## src/rtl/sobel_stage_scheduler.sv

```systemverilog
// Row/column/phase scheduler for the Sobel datapath: stage-enable pulses,
// per-word SRAM1 address and a one-shot refill request per frame.
module sobel_stage_scheduler #(
    parameter int IMG_WORDS    = 64,
    parameter int IMG_ROWS     = 512,
    parameter int PREFETCH_ROW = 410
) (
    input  logic        clk,
    input  logic        reset,
    input  logic        startEn,
    input  logic        stallIn,
    input  logic        nextAck,
    output logic [19:0] read_addr,
    output logic        popBufferEn,
    output logic        sobelShiftEn,
    output logic        HoldEn,
    output logic        startMultiplierEn,
    output logic        startMagEn,
    output logic        startDirEn,
    output logic        getNext,
    output logic        busy,
    output logic        frameDone
);

    typedef enum logic [1:0] {
        S_IDLE,
        S_RUN,
        S_DONE
    } state_t;

    localparam logic [9:0] COL_LAST = 10'(IMG_WORDS - 1);
    localparam logic [9:0] ROW_LAST = 10'(IMG_ROWS - 2);
    localparam logic [9:0] PF_ROW   = 10'(PREFETCH_ROW);

    state_t      state_q, state_d;
    logic [1:0]  phase_q, phase_d;
    logic [9:0]  col_q, col_d;
    logic [9:0]  row_q, row_d;
    logic [19:0] addr_q, addr_d;
    logic        issued_q, issued_d;
    logic        pend_q, pend_d;
    logic        active;
    logic        last_word;
    logic        set_req;
    logic        get_next;

    always_ff @(posedge clk) begin
        if (reset) begin
            state_q  <= S_IDLE;
            phase_q  <= 2'd0;
            col_q    <= 10'd0;
            row_q    <= 10'd0;
            addr_q   <= 20'd0;
            issued_q <= 1'b0;
            pend_q   <= 1'b0;
        end else begin
            state_q  <= state_d;
            phase_q  <= phase_d;
            col_q    <= col_d;
            row_q    <= row_d;
            addr_q   <= addr_d;
            issued_q <= issued_d;
            pend_q   <= pend_d;
        end
    end

    always_comb begin
        state_d   = state_q;
        phase_d   = phase_q;
        col_d     = col_q;
        row_d     = row_q;
        issued_d  = issued_q;
        active    = (state_q == S_RUN) && !stallIn;
        last_word = (row_q == ROW_LAST) && (col_q == COL_LAST);
        // One request per frame; a request still pending blocks a re-issue.
        set_req   = active && (phase_q == 2'd0) && (row_q == PF_ROW)
                    && (col_q == 10'd0) && !issued_q && !pend_q;
        get_next  = pend_q || set_req;
        pend_d    = get_next && !nextAck;

        unique case (state_q)
            S_IDLE: begin
                if (startEn) begin
                    state_d  = S_RUN;
                    phase_d  = 2'd0;
                    col_d    = 10'd0;
                    row_d    = 10'd0;
                    issued_d = 1'b0;
                end
            end
            S_RUN: begin
                if (set_req) begin
                    issued_d = 1'b1;
                end
                if (active) begin
                    phase_d = phase_q + 2'd1;
                    if (phase_q == 2'd3) begin
                        if (last_word) begin
                            state_d = S_DONE;
                            col_d   = 10'd0;
                            row_d   = 10'd0;
                        end else if (col_q == COL_LAST) begin
                            col_d = 10'd0;
                            row_d = row_q + 10'd2;
                        end else begin
                            col_d = col_q + 10'd1;
                        end
                    end
                end
            end
            S_DONE: begin
                state_d = S_IDLE;
            end
            default: begin
                state_d = S_IDLE;
            end
        endcase

        addr_d = 20'(row_d) * 20'(IMG_WORDS) + 20'(col_d);
    end

    assign read_addr         = addr_q;
    assign popBufferEn       = active && (phase_q == 2'd0);
    assign sobelShiftEn      = active && (phase_q == 2'd1);
    assign HoldEn            = active && (phase_q == 2'd2);
    assign startMultiplierEn = active && (phase_q == 2'd2);
    assign startMagEn        = active && (phase_q == 2'd3);
    assign startDirEn        = active && (phase_q == 2'd3);
    assign getNext           = get_next;
    assign busy              = (state_q == S_RUN) || (state_q == S_DONE);
    assign frameDone         = (state_q == S_DONE);

endmodule
```

## config.mk

```make
export PLATFORM = sky130hd
export DESIGN_NAME = sobel_stage_scheduler
export DESIGN_NICKNAME = d
export VERILOG_FILES = /design/src/rtl/sobel_stage_scheduler.sv
export SDC_FILE = /design/constraint.sdc
export NUM_CORES = 1
export LEC_CHECK = 0
export CAP_MARGIN = 20
export CORE_MARGIN = 1
export CORE_UTILIZATION = 25
export CTS_BUF_LIST = sky130_fd_sc_hd__clkbuf_2 sky130_fd_sc_hd__clkbuf_4 sky130_fd_sc_hd__clkbuf_8
export CTS_CLUSTER_DIAMETER = 120
export DETAILED_ROUTE_END_ITERATION = 16
export PLACE_DENSITY = 0.41
export SYNTH_ARGS = -nofsm -noshare
export SYNTH_HDL_FRONTEND = slang
export SYNTH_SLANG_ARGS = --single-unit
```

## constraint.sdc

```tcl
create_clock -name clk -period 3.72 [get_ports clk]
set_input_delay 0.558 -clock clk [delete_from_list [all_inputs] [get_ports clk]]
set_output_delay 0.558 -clock clk [all_outputs]
set_load 0.005 [all_outputs]
```

== Word level (Yosys, flattened, before mapping) ==
Index checks and enable logic that the tools add are counted.
Storage, ports and cells
  bits in registers: 46
  latch bits: 0
  bits in writable memories: 0
  memory bits (read-only): 0
  bits of input ports: 5
  output and inout bits: 29
  word-level logic and storage cells: 71
  memories kept: 0
Cells by class
  add/subtract/negate cells: 4
  multipliers: 0
  divide/modulo/power cells: 0
  order comparisons: 0
  equality and inequality tests: 13
  shift operators: 0
  muxes and demuxes: 23
  bitwise operators: 0
  reductions and logical operators: 24
Operators by type and width (number)
  $mux 10: 10
  $pmux 10 s2: 2
  $eq 10x9->1 const B: 2
  $add 16x10->17: 1
  $mux 2: 6
  $logic_and 1x1->1: 11
  $add 10x1->10 const B: 1
  $add 10x2->10 const B: 1
  $eq 10x6->1 const B: 1
  $logic_not 10->1: 1
  $ne 2x2->1 const B: 5
  $pmux 2 s2: 2
  $eq 2x2->1 const B: 3
  $reduce_and 3->1: 2
  $eq 2x1->1 const B: 2
  $logic_not 1->1: 4
  $logic_not 2->1: 2
  $reduce_and 4->1: 1
  $add 2x1->2 const B: 1
  $logic_or 1x1->1: 2
  $mux 1: 2
  $pmux 1 s2: 1
  $reduce_bool 2->1: 1

== Longest topological paths before layout ==
Gate-level depths: netlist (run 1).
  depth after elaboration: 9
  depth in mapped cells: 19
  gate-level depth less buffers: 17

== Worst setup path before layout (run 1) ==
OpenSTA, ideal clock, no wires.
  path type: input port to flip-flop
  from: input port stallIn
  to: register addr_q[14], in the netlist read_addr[14]
  setup time: 0.128 ns
  arrival: 3.254 ns
  required time: 3.592 ns
  path slack: 0.338 ns
  cell stages on the path: 18
  buffers on the path: 3
  cells stage by stage: buf_2 -> and3b_1 -> buf_2 -> and4_1 -> buf_2 -> nor3_1 -> a41oi_1 -> nor2_1 -> ha_1 -> inv_1 -> fa_1 -> nor2b_1 -> o21a_1 -> nor2_1 -> nor3_1 -> nand4b_1 -> xnor2_1 -> nor2_1
On the way
  word-level cells in the longest chain between the ends: 5
  elaborated cells between the ends (all ways): 7
  classes of those cells: add/sub: 1; mux: 4; reduce/logical: 2
RTL lines
  start, declared: RTL line 11  | input logic stallIn,
  $logic_not 1->1: RTL line 73  | active = (state_q == S_RUN) && !stallIn;
  $logic_and 1x1->1: RTL line 73
  $mux 10: RTL line 95  | if (active) begin
  $pmux 10 s2: RTL line 81  | unique case (state_q)
  net col_d[6]: RTL line 37  | logic [9:0] col_q, col_d;
  $add 16x10->17: RTL line 119  | addr_d = 20'(row_d) * 20'(IMG_WORDS) + 20'(col_d);
  end signal, assigned: RTL line 61  | addr_q <= addr_d;
  end, declared: RTL line 39  | logic [19:0] addr_q, addr_d;
The timed path passes the listed nets, and every way through them passes these cells.
A chain may end at the register's enable or synchronous reset.

== Worst setup path after layout (run 1) ==
Same ends and word-level chain as after synthesis.

==> impl_summary.log, run 1 <==
[metrics] P per Cell Area: 279 mW/mm^2
[metrics] Synth Instances: 288
[metrics] largest net degree at the start of global routing: 23
[metrics] clock period minus final worst setup slack: 3.39 ns
[metrics] root buffer cell: clkbuf_8
[metrics] Reg clk slew, reported paths: 0.08 ns
[metrics] status: finished with violations
[metrics] peak fanout along the critical path: 2
[metrics] Worst Reg-to-Reg Cells: 16
[metrics] number of top-level design ports: 34
[metrics] type of the most critical hold path: flip-flop to flip-flop
[metrics] failing checks: design-rule violations
[metrics] number of hold violations in the final report: 0
[metrics] Crit path arrival time: 3.53 ns
[metrics] area occupied by registers: 741 sq um
[metrics] detailed router's first-iteration violation count: 115
[metrics] post-layout utilization of the core: 32.7%
[metrics] count of filler cells inserted in the layout: 970
[metrics] global-route wire length before repair: 10400 um
[metrics] Peak Freq: 295 MHz
[metrics] number of clock buffers inserted by TritonCTS: 5
[metrics] number of max-slew violations in the final report: 0
[metrics] final period utilization: 91.0%
[metrics] die outline height: 98.0 um
[metrics] Synth warnings: 0
[metrics] floorplan die width: 98.0 um
[metrics] GRT Residual Overflow: 0
[metrics] clock tree from TritonCTS: built
[metrics] worst slew margin relative to its limit: 46.0%
[metrics] count of endpoints failing setup in the final report: 0
[metrics] area taken by multi-input logic gates: 0.00140 sq mm
[metrics] flip-flop and latch count after synthesis: 37
[metrics] Rows: 34
[metrics] number of H-tree levels: 2
[metrics] routed via count divided by cell count: 4.88
[metrics] required time worst endpoint: 3.87 ns
[metrics] post-synthesis sequential area ratio: 32.1%
[metrics] latest clock arrival within the worst-skew pair: 0.29 ns
[metrics] type of destination of the critical path: flip-flop
[metrics] most numerous cell in the Yosys netlist: dfxtp_1
[metrics] library cell with the largest summed area after synthesis: dfxtp_1
[metrics] # nets final: 344
[metrics] Max-cap violations: 0
[metrics] Final HPWL DP: 4940 um
[metrics] Antenna Violating Nets Remaining: 0
[metrics] most common flop cell mapped by yosys: dfxtp_1
[metrics] async set or reset register ratio after synthesis: 0%
[metrics] Routed Wire Length: 6290 um
[metrics] Worst Skew: 0.00763 ns
[metrics] cell types with the largest area share after synthesis: dfxtp_1 (32%), ha_1 (7.6%), nor2_1 (5.0%), a21oi_1 (4.1%), nor3_1 (3.9%)
[metrics] number of antenna violations at the first check in global routing: 0
[metrics] Leak: 1.07 nW
[metrics] portion of synthesized cell area occupied by the leading cell type: 32.1%
[metrics] routability congestion estimate: 0.866
[metrics] Wirelength per Cell: 14.5 um
[metrics] number of iterations in the first detailed-routing pass: 12
[metrics] Hold Buf Count CTS: 0
[metrics] sum of negative setup slack: 0 ns
[metrics] core region area: 0.00881 sq mm
[metrics] Vias: 2115
[metrics] Initial Utilization: 26.2%
[metrics] synthesized area per cell: 8.01 sq um
[metrics] type of element launching the critical path: input port
[metrics] transition at the pin with the smallest max-transition slack: 0.808 ns
[metrics] signed area change from the synthesized netlist to the final layout: 24.9%
[metrics] unrepaired setup endpoints after global routing: no
[metrics] peak supply drop: 0.144 mV
[metrics] combined area of all synthesized cells: 0.00231 sq mm
[metrics] # DRC: 2
[metrics] most common library cells after synthesis: dfxtp_1 (37), nor2_1 (31), a21oi_1 (19), nand2_1 (19), nor3_1 (18)
[metrics] # diodes: 0
[metrics] count of flip-flops with a built-in enable after synthesis: 0
[metrics] Hold Crit Depth: 2
[metrics] sinks on the clock net: 37
[metrics] fraction of final layout cells sized beyond drive strength 1: 12.9%
[metrics] crit path kind: input port to flip-flop
[metrics] number of global-route vias before repair: 2002
[metrics] Yosys cell types: 53
[metrics] global routing usage summed across all routing layers: 13.9%
[metrics] Longest Clk Path Bufs: 2
[metrics] count of input and output buffers: 30
[metrics] die outline area: 0.00961 sq mm
metal layers:
| layer | GRT usage [%] | vias up | wire length, um |
|---|---|---|---|
| li1 | - | 1079 | - |
| met2 | 22.4 | 54 | 2870 |
| met5 | 0 | - | 0 |
| met1 | 19.2 | 977 | 3020 |
| met4 | 3.50 | 0 | 57 |
| met3 | 2.22 | 5 | 337 |
power breakdown:
group | switching [mW] | total, mW | internal [mW]
clock network | 0.148 | 0.316 | 0.168
registers | 0.00149 | 0.399 | 0.397
logic | 0.0534 | 0.0898 | 0.0364
path summary, 6_finish.rpt:
path | start | endpoint | slack [ns]
worst max-delay path | stallIn | read_addr[14]$_SDFF_PP0_ | 0.33
worst min register to register | issued_q$_SDFFE_PP0P_ | issued_q$_SDFFE_PP0P_ | 0.52
worst max register to register | flip-flop | read_addr[14]$_SDFF_PP0_ | 0.38
worst min-delay path | issued_q$_SDFFE_PP0P_ | issued_q$_SDFFE_PP0P_ | 0.52
what timing repair did:
action	4_1_cts	5_1_grt
setup endpoints to repair	0	3
setup buffers	0	0
resized for setup	0	3
worst max-delay path: stages:
cell	delay, ns
clkdlybuf4s50_1	0.49
and3b_1	0.19
and4_1	0.21
nor3_1	0.22
a41oi_1	0.16
nor2_2	0.18
ha_1	0.19
inv_1	0.05
fa_1	0.38
nor2b_2	0.14
o21a_1	0.12
nor2_1	0.06
nor3_2	0.13
nand4b_1	0.19
xnor2_1	0.19
nor2_1	0.06
cell families (layout without fill, tap and decap cells):
| kind of cell | after synthesis | count (layout) | share of synthesized area [%] |
|---|---|---|---|
| buf+inv | 36 | 71 | 7.92 |
| simple gates | 132 | 132 | 31.1 |
| compound gates | 55 | 55 | 15.5 |
| flops | 37 | 37 | 32.1 |
| fa+ha+maj | 15 | 15 | 8.46 |
| xor+xnor | 9 | 9 | 3.42 |
| mux | 3 | 3 | 1.36 |
| other cells | 1 | 3 | 0.163 |
metrics by stage:
stage	hold slack (ns)	power [mW]	worst slack (ns)	instance area [sq um]	cells
CTS	0.532	0.819	0.159	2870	433
global route	0.573	0.845	0.0350	2880	433
global placement	0.519	0.500	-0.0246	2770	425
detailed placement	0.519	0.498	-0.147	2770	425
floorplan	0.482	0.458	0.338	2310	290
finish	0.520	0.804	0.334	2880	433
cell usage in the layout, fill, tap and decap left out, types with 12 or more instances in the layout:
cell type	Yosys	final
dfxtp_1	37	37
nor2_1	31	30
clkdlybuf4s50_1	0	30
buf_4	11	21
nand2_1	19	19
a21oi_1	19	19
nor3_1	18	17
ha_1	14	14
nand3_1	13	13
inv_1	12	12
nor2b_1	13	12
final cells by class:
cell class	count	area share (%)
Multi-Input combinational cell	217	48.6
Sequential cell	37	25.7
Timing Repair Buffer	51	15.9
Tap cell	108	4.69
Clock buffer	7	3.34
Inverter	12	1.56
Clock inverter	1	0.174
Power figures use the tool's default switching activity.
==> run 2: changes to the inputs <==
Settings changed: CORE_ASPECT_RATIO from default to 1.5, CORE_MARGIN 1 to 4.
==> run 2 against run 1 <==
Against the previous run:
- the flow now finishes without violations
- worst hold slack got worse by 0.0042 ns
- sequential cell count is the same
- via count down 0.57%
- global-route usage decreased by 1.0 points
- clock power is 20% higher
- largest power group unchanged
- highest routed layer unchanged
==> impl_summary.log, run 2 (same netlist as run 1, synthesis figures left out) <==
[metrics] number of top-level design ports: 34 (unchanged)
[metrics] final instance count without filler cells: 430 (-0.69%)
[metrics] die outline area: 0.0109 sq mm (+13%)
[metrics] type of destination of the critical path: flip-flop
[metrics] Routed Wire Length: 6620 um (+5.2%)
[metrics] Antenna Violating Nets Remaining: 0 (unchanged)
[metrics] hold slack: 0.515 ns (-0.00420 ns)
[metrics] Rows: 42 (+24%)
[metrics] floorplan die width: 86.4 um (-12%)
[metrics] worst slew margin relative to its limit: 52.0% (+6.0 points)
[metrics] core region area: 0.00893 sq mm (+1.4%)
[metrics] Vias: 2103 (-0.57%)
[metrics] Wirelength per Cell: 15.4 um (+6.0%)
[metrics] crit path kind: input port to flip-flop
[metrics] Worst Skew: 0.00416 ns (-0.00346 ns)
[metrics] routability congestion estimate: 0.806 (-7.0%)
[metrics] Crit path arrival time: 3.55 ns (+0.02 ns)
[metrics] sum of negative setup slack: 0 ns (unchanged)
[metrics] Placed Instances: 422 (-0.71%)
[metrics] global routing usage summed across all routing layers: 12.8% (-1.0 points)
[metrics] Final HPWL DP: 5200 um (+5.3%)
[metrics] root buffer cell: clkbuf_8
[metrics] count of endpoints failing setup in the final report: 0 (unchanged)
[metrics] unrepaired setup endpoints after global routing: no
[metrics] transition at the pin with the smallest max-transition slack: 0.718 ns (-0.0893 ns)
[metrics] type of element launching the critical path: input port
[metrics] fraction of final layout cells sized beyond drive strength 1: 10.9% (-2.0 points)
[metrics] number of global-route vias before repair: 2127 (+6.2%)
[metrics] largest net degree at the start of global routing: 21 (-8.7%)
[metrics] commonest non-fill, non-tap cell in the layout: dfxtp_1
[metrics] routed via count divided by cell count: 4.89 (+0.13%)
[metrics] latest clock arrival within the worst-skew pair: 0.30 ns (about the same)
[metrics] # DRC: 0 (-2)
[metrics] number of max-slew violations in the final report: 0 (unchanged)
[metrics] Initial Utilization: 25.8% (-0.37 points)
[metrics] sinks on the clock net: 37 (unchanged)
[metrics] count of input and output buffers: 30 (unchanged)
[metrics] peak fanout along the critical path: 2 (unchanged)
[metrics] global-route wire length before repair: 10900 um (+4.0%)
[metrics] clock period minus final worst setup slack: 3.39 ns (+0.00317 ns)
[metrics] number of hold violations in the final report: 0 (unchanged)
[metrics] Reg clk slew, reported paths: 0.07 ns (about the same)
[metrics] Max-cap violations: 0 (unchanged)
[metrics] type of the most critical hold path: flip-flop to flip-flop
[metrics] final period utilization: 91.1% (about the same)
[metrics] Peak Freq: 295 MHz (about the same)
[metrics] die outline height: 126 um (+28%)
[metrics] clock tree from TritonCTS: built
[metrics] P per Cell Area: 302 mW/mm^2 (+8.1%)
[metrics] number of H-tree levels: 2 (unchanged)
[metrics] Hold Buf Count CTS: 0 (unchanged)
[metrics] detailed router's first-iteration violation count: 111 (-3.5%)
[metrics] GRT Residual Overflow: 0 (unchanged)
[metrics] commonest cells after routing, fill and taps aside: dfxtp_1 (37), nor2_1 (31), clkdlybuf4s50_1 (30)
[metrics] number of antenna violations at the first check in global routing: 0 (unchanged)
[metrics] required time worst endpoint: 3.88 ns (about the same)
[metrics] peak supply drop: 0.145 mV (+1.0%)
[metrics] status: finished clean
[metrics] Longest Clk Path Bufs: 2 (unchanged)
[metrics] number of clock buffers inserted by TritonCTS: 5 (unchanged)
[metrics] # diodes: 0 (unchanged)
[metrics] # nets final: 339 (-1.5%)
[metrics] signed area change from the synthesized netlist to the final layout: 24.0%
[metrics] setup slack of the most critical reg-to-reg path: 0.34 ns (-0.04 ns)
[metrics] Leak: 1.06 nW (-1.5%)
[metrics] number of iterations in the first detailed-routing pass: 4 (-8)
-- run 2: cell count changes in the layout (fill, tap and decap cells not counted) --
cell / before / now
buf_4: 21 / 16
bufinv_16: 0 / 1
clkbuf_4: 0 / 1
clkbuf_8: 7 / 6
clkinv_2: 1 / 0
nor2_1: 30 / 31
nor2_2: 1 / 0
nor2b_1: 12 / 13
nor2b_2: 1 / 0
-- run 2: what timing repair did --
item                                    4_1_cts  5_1_grt
gates resized for setup                       0        1
endpoints found under the setup margin        0        1
setup buffers                                 0        0
-- run 2: critical path, stage by stage --
cell,delay (ns)
clkdlybuf4s50_1,0.49
and3b_1,0.19
and4_1,0.21
nor3_1,0.23
a41oi_1,0.14
nor2_1,0.16
ha_1,0.18
inv_1,0.05
fa_1,0.37
nor2b_1,0.17
o21a_1,0.13
nor2_1,0.07
nor3_2,0.16
nand4b_1,0.17
xnor2_1,0.20
nor2_1,0.05
-- run 2: area by class of cell --
| class | instances | area, sq um |
|---|---|---|
| well taps | 110 | 138 |
| inverters | 12 | 45.0 |
| flip-flops and latches | 37 | 741 |
| clock inverters | 1 | 30.0 |
| fillers | 987 | 6070 |
| clock buffers | 7 | 90.1 |
| multi-input cells | 217 | 1400 |
| repair buffers | 46 | 420 |
-- run 2: power by group --
group	internal, mW	switching (mW)	total (mW)	leakage, nW
clock network	0.226	0.153	0.380	0.0619
logic	0.0324	0.0524	0.0847	0.698
registers	0.397	0.00160	0.399	0.298
total	0.656	0.207	0.863	1.06
-- run 2: worst paths after layout --
path | to | cells after the start | from
worst max-delay path | read_addr[14]$_SDFF_PP0_ | 16 | stallIn
worst max register to register | read_addr[14]$_SDFF_PP0_ | 16 | flip-flop
worst min register to register | issued_q$_SDFFE_PP0P_ | 2 | issued_q$_SDFFE_PP0P_
worst min-delay path | issued_q$_SDFFE_PP0P_ | 2 | issued_q$_SDFFE_PP0P_
-- run 2: metrics by stage --
stage	area [sq um]	utilization [%]	worst slack, ns	power, mW
3_5_place_dp	2730	30.6	-0.0765	0.494
3_3_place_gp	2730	30.6	0.0327	0.494
6_report	2860	32.0	0.330	0.863
4_1_cts	2850	31.9	0.211	0.883
2_1_floorplan	2310	-	0.338	0.458
5_1_grt	2860	32.0	0.0147	0.905
-- run 2: metal layers --
| metal | GRT usage, % | vias to the layer above | part of all wire, % |
|---|---|---|---|
| li1 | - | 1068 | - |
| met3 | 2.16 | 7 | 2.8 |
| met5 | 0 | - | 0 |
| met1 | 14.6 | 979 | 42 |
| met4 | 6.24 | 0 | 2.7 |
| met2 | 22.7 | 49 | 53 |
==> run 3: changes to the inputs <==
Settings changed: PLACE_DENSITY 0.41 to default, PLACE_DENSITY_LB_ADDON from default to 0.2.
==> run 3 against run 2 <==
Against the previous run:
- critical path type is now flip-flop to flip-flop
- combinational power rose by 1%
- maximum frequency grew 1.4%
- sequential cell count stayed put
- critical path depth did not move
- sequential power barely moved
- cell area is 1.0% lower
- largest cell class unchanged
- worst hold slack gained 0.0038 ns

### What to produce
If a line in the listing contains the string "reported", copy it.

### Reply to the task
[metrics] Reg clk slew, reported paths: 0.08 ns
[metrics] Reg clk slew, reported paths: 0.07 ns (about the same)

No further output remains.